Current through Register 1531, September 27, 2024
(A)
Applicability.
The provisions set forth in 130 CMR 450.210 establish the MassHealth agency's
review process for provider disputes concerning MassHealth pay-for-performance
payment amounts for acute hospitals, MCOs, SCOs, ICOs, and the behavioral
health contractor. For purposes of 130 CMR 450.210, "pay for performance" means
a value-based purchasing program implemented by the MassHealth agency to pay
providers to perform activities related to improving the quality of care
delivered to MassHealth members.
(B)
MassHealth
Pay-for-performance Payment Notice. The MassHealth agency will
notify the provider in writing of the agency's determination of the provider's
pay-for-performance payment amount for the time period specified in the notice.
The notice will identify the aggregate pay-for-performance payment amount
calculated for the provider, and may separately identify the amount calculated
for components of such payment amount. The MassHealth agency will notify the
provider by letter, report, computer printout, electronic transmission, or
other format; this notification is the "MassHealth Pay-for-performance Payment
Notice" referred to in 130 CMR 450.210.
(C)
Requesting MassHealth Agency
Review of Pay-for-performance Amounts.
(1) To preserve its right to an adjudicatory
hearing and judicial review, a provider must request MassHealth agency review
of the provider's pay-for-performance payment amounts specified in the
MassHealth Pay-for-performance Payment Notice. The request for agency review
must be made in writing and be received by the MassHealth agency within 30
calendar days of the date appearing on the MassHealth Pay-for-performance
Payment Notice. Only those payment amounts specifically identified as in
dispute by the provider in its request for agency review are subject to
review.
(2) Any request for agency
review submitted pursuant to 130 CMR 450.210(C)(1) must
(a) identify with specificity all payment
amounts and components of such payment amounts in dispute;
(b) specify in sufficient detail the basis of
the provider's disagreement with those amounts as calculated;
(c) identify and address all issues in the
MassHealth Pay-for-performance Payment Notice with which the provider
disagrees; and
(d) include any
documentary evidence and information it wants the MassHealth agency to
consider.
(D)
MassHealth Agency's Final Determination.
(1) The MassHealth agency will review a
provider's request for agency review only if it is submitted in compliance with
the requirements of 130 CMR 450.210(C)(1) and (2). The MassHealth agency is not
obligated to consider any information or documents that the provider failed to
timely submit under time deadlines previously imposed by the MassHealth agency.

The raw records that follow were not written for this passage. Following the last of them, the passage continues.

$ cat src/design/id_remap_consts.svh
`ifndef ID_REMAP_CONSTS_SVH
`define ID_REMAP_CONSTS_SVH

// Manager-side transaction ID width
`define REMAP_ID_IN_W 6

// Remap table depth per channel
`define REMAP_SLOTS 4

// Subordinate-side ID, one code per table slot
`define REMAP_SUB_ID_W $clog2(`REMAP_SLOTS)

// Outstanding transactions per slot, saturates at all ones
`define REMAP_CNT_W 2

// Request payload fields
`define REMAP_ADDR_W 16
`define REMAP_LEN_W 4

`endif

$ cat src/design/id_remap_pkg.sv
`include "id_remap_consts.svh"

package id_remap_pkg;

    // AW request payload
    typedef struct packed {
        logic [`REMAP_ADDR_W-1:0] addr;
        logic [`REMAP_LEN_W-1:0]  len;
        logic [2:0]               size;
    } wr_payload_t;

    // AR request payload, prot in place of size
    typedef struct packed {
        logic [`REMAP_ADDR_W-1:0] addr;
        logic [`REMAP_LEN_W-1:0]  len;
        logic [2:0]               prot;
    } rd_payload_t;

    // Response beat (B or R without data)
    typedef struct packed {
        logic [1:0] resp;
        logic       last;
    } rsp_t;

    // One remap table entry as seen by allocator and restorer
    typedef struct packed {
        logic                      valid;
        logic [`REMAP_ID_IN_W-1:0] in_id;
        logic [`REMAP_CNT_W-1:0]   count;
    } slot_state_t;

endpackage

$ cat src/design/remap_slot.sv
`timescale 1ns/1ps
`include "id_remap_consts.svh"

module remap_slot (
    input  logic                      clk_i,
    input  logic                      rst_ni,
    input  logic                      alloc_i,
    input  logic [`REMAP_ID_IN_W-1:0] new_id_i,
    input  logic                      release_i,
    output id_remap_pkg::slot_state_t state_o
);

    localparam logic [`REMAP_CNT_W-1:0] CNT_MAX = '1;
    localparam logic [`REMAP_CNT_W-1:0] CNT_ONE = {{(`REMAP_CNT_W-1){1'b0}}, 1'b1};

    id_remap_pkg::slot_state_t state_q;

    always_ff @(posedge clk_i or negedge rst_ni) begin
        if (!rst_ni) begin
            state_q <= '0;
        end else begin
            case ({alloc_i, release_i})
                2'b10: begin
                    // A free slot takes the new ID, a busy one already holds it
                    if (!state_q.valid) begin
                        state_q.valid <= 1'b1;
                        state_q.in_id <= new_id_i;
                    end
                    state_q.count <= state_q.count + CNT_ONE;
                end
                2'b01: begin
                    state_q.count <= state_q.count - CNT_ONE;
                    // Last outstanding transaction gone
                    if (state_q.count == CNT_ONE) begin
                        state_q.valid <= 1'b0;
                    end
                end
                // Idle, or allocate and release together: count holds
                default: begin
                    state_q <= state_q;
                end
            endcase
        end
    end

    assign state_o = state_q;

    // Restorer must only release a slot that is in use
    a_release_valid: assert property (
        @(posedge clk_i) disable iff (!rst_ni)
        release_i |-> state_q.valid
    );

    // Allocator stalls before the counter could wrap
    a_alloc_not_full: assert property (
        @(posedge clk_i) disable iff (!rst_ni)
        alloc_i |-> (state_q.count != CNT_MAX)
    );

endmodule

$ cat src/design/slot_allocator.sv
`timescale 1ns/1ps
`include "id_remap_consts.svh"

module slot_allocator (
    input  logic [`REMAP_ID_IN_W-1:0]  req_id_i,
    input  id_remap_pkg::slot_state_t  slots_i [`REMAP_SLOTS],
    output logic [`REMAP_SLOTS-1:0]    alloc_o,
    output logic [`REMAP_SUB_ID_W-1:0] slot_idx_o,
    output logic                       stall_o
);

    logic [`REMAP_SLOTS-1:0]    match;
    logic [`REMAP_SLOTS-1:0]    free;
    logic [`REMAP_SUB_ID_W-1:0] match_idx;
    logic [`REMAP_SUB_ID_W-1:0] free_idx;
    logic                       match_any;
    logic                       free_any;

    always_comb begin
        match     = '0;
        free      = '0;
        match_idx = '0;
        free_idx  = '0;
        // Walk downwards so the lowest free index is the one kept
        for (int i = `REMAP_SLOTS - 1; i >= 0; i--) begin
            match[i] = slots_i[i].valid && (slots_i[i].in_id == req_id_i);
            free[i]  = !slots_i[i].valid;
            if (match[i]) begin
                match_idx = i[`REMAP_SUB_ID_W-1:0];
            end
            if (free[i]) begin
                free_idx = i[`REMAP_SUB_ID_W-1:0];
            end
        end
    end

    assign match_any = |match;
    assign free_any  = |free;

    // Same ID must stay on its slot to keep ordering, even if that slot is full
    assign stall_o = match_any ? (&slots_i[match_idx].count) : !free_any;

    assign slot_idx_o = match_any ? match_idx : free_idx;

    always_comb begin
        alloc_o             = '0;
        alloc_o[slot_idx_o] = !stall_o;
    end

    // Two slots holding the same ID would show up here as two grants
    always_comb begin
        a_alloc_onehot: assert ($onehot0(alloc_o | match));
    end

endmodule

$ cat src/design/response_restorer.sv
`timescale 1ns/1ps
`include "id_remap_consts.svh"

module response_restorer #(
    parameter bit RELEASE_ON_LAST = 1'b0
) (
    input  logic [`REMAP_SUB_ID_W-1:0] rsp_id_i,
    input  id_remap_pkg::slot_state_t  slots_i [`REMAP_SLOTS],
    input  logic                       fire_i,
    input  logic                       last_i,
    output logic [`REMAP_ID_IN_W-1:0]  orig_id_o,
    output logic                       hit_o,
    output logic [`REMAP_SLOTS-1:0]    release_o
);

    id_remap_pkg::slot_state_t sel;
    logic                      rel_en;

    // Subordinate ID is the slot index
    assign sel       = slots_i[rsp_id_i];
    assign orig_id_o = sel.in_id;
    assign hit_o     = sel.valid;

    // Read bursts keep the slot until their final beat
    assign rel_en = fire_i && (!RELEASE_ON_LAST || last_i);

    always_comb begin
        release_o           = '0;
        release_o[rsp_id_i] = rel_en;
    end

endmodule

$ cat src/design/id_remap_channel.sv
`timescale 1ns/1ps
`include "id_remap_consts.svh"

module id_remap_channel #(
    parameter type payload_t       = id_remap_pkg::wr_payload_t,
    parameter bit  RELEASE_ON_LAST = 1'b0
) (
    input  logic                       clk_i,
    input  logic                       rst_ni,
    // Manager request
    input  logic                       req_valid_i,
    output logic                       req_ready_o,
    input  logic [`REMAP_ID_IN_W-1:0]  req_id_i,
    input  payload_t                   req_payload_i,
    // Subordinate request
    output logic                       sub_req_valid_o,
    input  logic                       sub_req_ready_i,
    output logic [`REMAP_SUB_ID_W-1:0] sub_req_id_o,
    output payload_t                   sub_req_payload_o,
    // Subordinate response
    input  logic                       sub_rsp_valid_i,
    output logic                       sub_rsp_ready_o,
    input  logic [`REMAP_SUB_ID_W-1:0] sub_rsp_id_i,
    input  id_remap_pkg::rsp_t         sub_rsp_i,
    // Manager response
    output logic                       rsp_valid_o,
    input  logic                       rsp_ready_i,
    output logic [`REMAP_ID_IN_W-1:0]  rsp_id_o,
    output id_remap_pkg::rsp_t         rsp_o
);

    id_remap_pkg::slot_state_t  slots [`REMAP_SLOTS];
    logic [`REMAP_SLOTS-1:0]    grant;
    logic [`REMAP_SLOTS-1:0]    alloc;
    logic [`REMAP_SLOTS-1:0]    release_vec;
    logic                       stall;
    logic                       hit;
    logic                       req_fire;
    logic                       rsp_fire;

    // Request path, stalled when the table cannot take this ID
    assign sub_req_valid_o   = req_valid_i & ~stall;
    assign req_ready_o       = sub_req_ready_i & ~stall;
    assign sub_req_payload_o = req_payload_i;
    assign req_fire          = req_valid_i & req_ready_o;
    assign alloc             = grant & {`REMAP_SLOTS{req_fire}};

    // Response path, blocked while the addressed slot is empty
    assign rsp_valid_o     = sub_rsp_valid_i & hit;
    assign sub_rsp_ready_o = rsp_ready_i & hit;
    assign rsp_o           = sub_rsp_i;
    assign rsp_fire        = rsp_valid_o & rsp_ready_i;

    slot_allocator i_allocator (
        .req_id_i   ( req_id_i     ),
        .slots_i    ( slots        ),
        .alloc_o    ( grant        ),
        .slot_idx_o ( sub_req_id_o ),
        .stall_o    ( stall        )
    );

    for (genvar g = 0; g < `REMAP_SLOTS; g++) begin : g_slot
        remap_slot i_slot (
            .clk_i     ( clk_i          ),
            .rst_ni    ( rst_ni         ),
            .alloc_i   ( alloc[g]       ),
            .new_id_i  ( req_id_i       ),
            .release_i ( release_vec[g] ),
            .state_o   ( slots[g]       )
        );
    end

    response_restorer #(
        .RELEASE_ON_LAST ( RELEASE_ON_LAST )
    ) i_restorer (
        .rsp_id_i  ( sub_rsp_id_i   ),
        .slots_i   ( slots          ),
        .fire_i    ( rsp_fire       ),
        .last_i    ( sub_rsp_i.last ),
        .orig_id_o ( rsp_id_o       ),
        .hit_o     ( hit            ),
        .release_o ( release_vec    )
    );

    // Subordinate answers only IDs this channel handed out
    a_rsp_hit: assert property (
        @(posedge clk_i) disable iff (!rst_ni)
        sub_rsp_valid_i |-> hit
    );

endmodule

$ cat src/design/id_remap_top.sv
`timescale 1ns/1ps
`include "id_remap_consts.svh"

module id_remap_top (
    input  logic                        clk_i,
    input  logic                        rst_ni,
    // Write request, manager and subordinate side
    input  logic                        aw_valid_i,
    output logic                        aw_ready_o,
    input  logic [`REMAP_ID_IN_W-1:0]   aw_id_i,
    input  id_remap_pkg::wr_payload_t   aw_payload_i,
    output logic                        aw_sub_valid_o,
    input  logic                        aw_sub_ready_i,
    output logic [`REMAP_SUB_ID_W-1:0]  aw_sub_id_o,
    output id_remap_pkg::wr_payload_t   aw_sub_payload_o,
    // Write response, subordinate and manager side
    input  logic                        b_sub_valid_i,
    output logic                        b_sub_ready_o,
    input  logic [`REMAP_SUB_ID_W-1:0]  b_sub_id_i,
    input  id_remap_pkg::rsp_t          b_sub_i,
    output logic                        b_valid_o,
    input  logic                        b_ready_i,
    output logic [`REMAP_ID_IN_W-1:0]   b_id_o,
    output id_remap_pkg::rsp_t          b_o,
    // Read request, manager and subordinate side
    input  logic                        ar_valid_i,
    output logic                        ar_ready_o,
    input  logic [`REMAP_ID_IN_W-1:0]   ar_id_i,
    input  id_remap_pkg::rd_payload_t   ar_payload_i,
    output logic                        ar_sub_valid_o,
    input  logic                        ar_sub_ready_i,
    output logic [`REMAP_SUB_ID_W-1:0]  ar_sub_id_o,
    output id_remap_pkg::rd_payload_t   ar_sub_payload_o,
    // Read response beats, subordinate and manager side
    input  logic                        r_sub_valid_i,
    output logic                        r_sub_ready_o,
    input  logic [`REMAP_SUB_ID_W-1:0]  r_sub_id_i,
    input  id_remap_pkg::rsp_t          r_sub_i,
    output logic                        r_valid_o,
    input  logic                        r_ready_i,
    output logic [`REMAP_ID_IN_W-1:0]   r_id_o,
    output id_remap_pkg::rsp_t          r_o
);

    // Every B frees its write
    id_remap_channel #(
        .payload_t       ( id_remap_pkg::wr_payload_t ),
        .RELEASE_ON_LAST ( 1'b0                       )
    ) i_wr_channel (
        .clk_i             ( clk_i            ),
        .rst_ni            ( rst_ni           ),
        .req_valid_i       ( aw_valid_i       ),
        .req_ready_o       ( aw_ready_o       ),
        .req_id_i          ( aw_id_i          ),
        .req_payload_i     ( aw_payload_i     ),
        .sub_req_valid_o   ( aw_sub_valid_o   ),
        .sub_req_ready_i   ( aw_sub_ready_i   ),
        .sub_req_id_o      ( aw_sub_id_o      ),
        .sub_req_payload_o ( aw_sub_payload_o ),
        .sub_rsp_valid_i   ( b_sub_valid_i    ),
        .sub_rsp_ready_o   ( b_sub_ready_o    ),
        .sub_rsp_id_i      ( b_sub_id_i       ),
        .sub_rsp_i         ( b_sub_i          ),
        .rsp_valid_o       ( b_valid_o        ),
        .rsp_ready_i       ( b_ready_i        ),
        .rsp_id_o          ( b_id_o           ),
        .rsp_o             ( b_o              )
    );

    // Reads free their slot on the last R beat
    id_remap_channel #(
        .payload_t       ( id_remap_pkg::rd_payload_t ),
        .RELEASE_ON_LAST ( 1'b1                       )
    ) i_rd_channel (
        .clk_i             ( clk_i            ),
        .rst_ni            ( rst_ni           ),
        .req_valid_i       ( ar_valid_i       ),
        .req_ready_o       ( ar_ready_o       ),
        .req_id_i          ( ar_id_i          ),
        .req_payload_i     ( ar_payload_i     ),
        .sub_req_valid_o   ( ar_sub_valid_o   ),
        .sub_req_ready_i   ( ar_sub_ready_i   ),
        .sub_req_id_o      ( ar_sub_id_o      ),
        .sub_req_payload_o ( ar_sub_payload_o ),
        .sub_rsp_valid_i   ( r_sub_valid_i    ),
        .sub_rsp_ready_o   ( r_sub_ready_o    ),
        .sub_rsp_id_i      ( r_sub_id_i       ),
        .sub_rsp_i         ( r_sub_i          ),
        .rsp_valid_o       ( r_valid_o        ),
        .rsp_ready_i       ( r_ready_i        ),
        .rsp_id_o          ( r_id_o           ),
        .rsp_o             ( r_o              )
    );

endmodule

The MassHealth agency will issue a final written determination of contested
payment amounts based on its review, which will state the reasons for the
determination, and inform the provider of the provider's right to file a claim
for an adjudicatory hearing in accordance with
130 CMR
450.241.
(2) Payment amounts and components of payment
amounts specified in the MassHealth Pay-for-performance Payment Notice that are
not specifically identified as in dispute in a provider's request for agency
review will, without further notice, constitute the MassHealth agency's final
determination of those amounts. The provider has no right to an adjudicatory
hearing pursuant to
130 CMR
450.241 or judicial review of such amounts
because of the failure to exhaust its administrative remedies.

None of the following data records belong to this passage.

==> config.mk <==
export PLATFORM = sky130hd
export DESIGN_NAME = div_unit
export DESIGN_NICKNAME = d
export VERILOG_FILES = /design/src/verilog/riscv_core_pkg.sv /design/src/verilog/div_unit.sv
export SDC_FILE = /design/constraint.sdc
export NUM_CORES = 1
export LEC_CHECK = 0
export ABC_AREA = 1
export BUFFER_PORTS_ARGS = -buffer_cell sky130_fd_sc_hd__clkbuf_2
export CAP_MARGIN = 20
export CELL_PAD_IN_SITES_DETAIL_PLACEMENT = 1
export CELL_PAD_IN_SITES_GLOBAL_PLACEMENT = 2
export CORE_MARGIN = 5
export CORE_UTILIZATION = 34
export DETAILED_ROUTE_END_ITERATION = 16
export PLACE_DENSITY_LB_ADDON = 0.1
export SLEW_MARGIN = 20
export SYNTH_ARGS = -nofsm -noshare
export SYNTH_HDL_FRONTEND = slang
export SYNTH_SLANG_ARGS = --single-unit
==> constraint.sdc <==
create_clock -name clk_i -period 5.6 [get_ports clk_i]
set_input_delay 0.56 -clock clk_i [delete_from_list [all_inputs] [get_ports clk_i]]
set_output_delay 0.56 -clock clk_i [all_outputs]
set_load 0.005 [all_outputs]
$ cat src/rtl/musicBox.sv
// Music box top level
// Sample and debounce ticks, key debouncer, tone synthesizer, DAC serializer

`timescale 1ns/1ps

module musicBox import musicBoxPkg::*; (
	input  logic clock50Mhz,
	input  logic rst,
	input  logic [NumKeys-1:0] musicKeys, // Active low
	input  logic beeSwitch, // Active low
	output logic [NumKeys-1:0] keyLeds,
	output logic spiSclk,
	output logic spiSyncN,
	output logic spiDin
);

	logic sampleTick; // 32 kHz enable
	logic debounceTick; // 1 kHz enable
	logic [NumKeys-1:0] pressedKeys;
	logic beePressed;
	logic sampleReq;
	logic sampleAck;
	logic [DacWidth-1:0] dacSample;

	//--------------------------------------------------
	// Clock enables
	tickGenerator #(.Divide(SampleDivide)) i_sampleTick (
		.clock50Mhz(clock50Mhz),
		.rst(rst),
		.tick(sampleTick)
	);

	tickGenerator #(.Divide(DebounceDivide)) i_debounceTick (
		.clock50Mhz(clock50Mhz),
		.rst(rst),
		.tick(debounceTick)
	);

	// Keys and bee share one debouncer
	keyDebouncer i_keyDebouncer (
		.clock50Mhz(clock50Mhz),
		.rst(rst),
		.debounceTick(debounceTick),
		.rawInputs({beeSwitch, musicKeys}),
		.pressedKeys(pressedKeys),
		.beePressed(beePressed)
	);

	assign keyLeds = pressedKeys; // LED lit while key held

	//--------------------------------------------------
	// Audio path
	toneSynth i_toneSynth (
		.clock50Mhz(clock50Mhz),
		.rst(rst),
		.sampleTick(sampleTick),
		.pressedKeys(pressedKeys),
		.beePressed(beePressed),
		.sampleReq(sampleReq),
		.sampleAck(sampleAck),
		.dacSample(dacSample)
	);

	dacSerializer i_dacSerializer (
		.clock50Mhz(clock50Mhz),
		.rst(rst),
		.sampleReq(sampleReq),
		.sampleAck(sampleAck),
		.dacSample(dacSample),
		.spiSclk(spiSclk),
		.spiSyncN(spiSyncN),
		.spiDin(spiDin)
	);

endmodule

(3) If the provider does not submit a request
for agency review, the MassHealth Pay-forperformance Payment Notice constitutes
the MassHealth agency's final determination of the provider's
pay-for-performance payment amounts. If a provider requests agency review but
fails to timely comply with the requirements of
130 CMR
450.210 (C)(1) and (2), the request for
agency review may be denied. In either case, the MassHealth Pay-for-performance
Payment Notice constitutes the MassHealth agency's final determination, and the
provider has no right to an adjudicatory hearing pursuant to
130 CMR
450.241 or judicial review because of the
failure to exhaust its administrative remedies.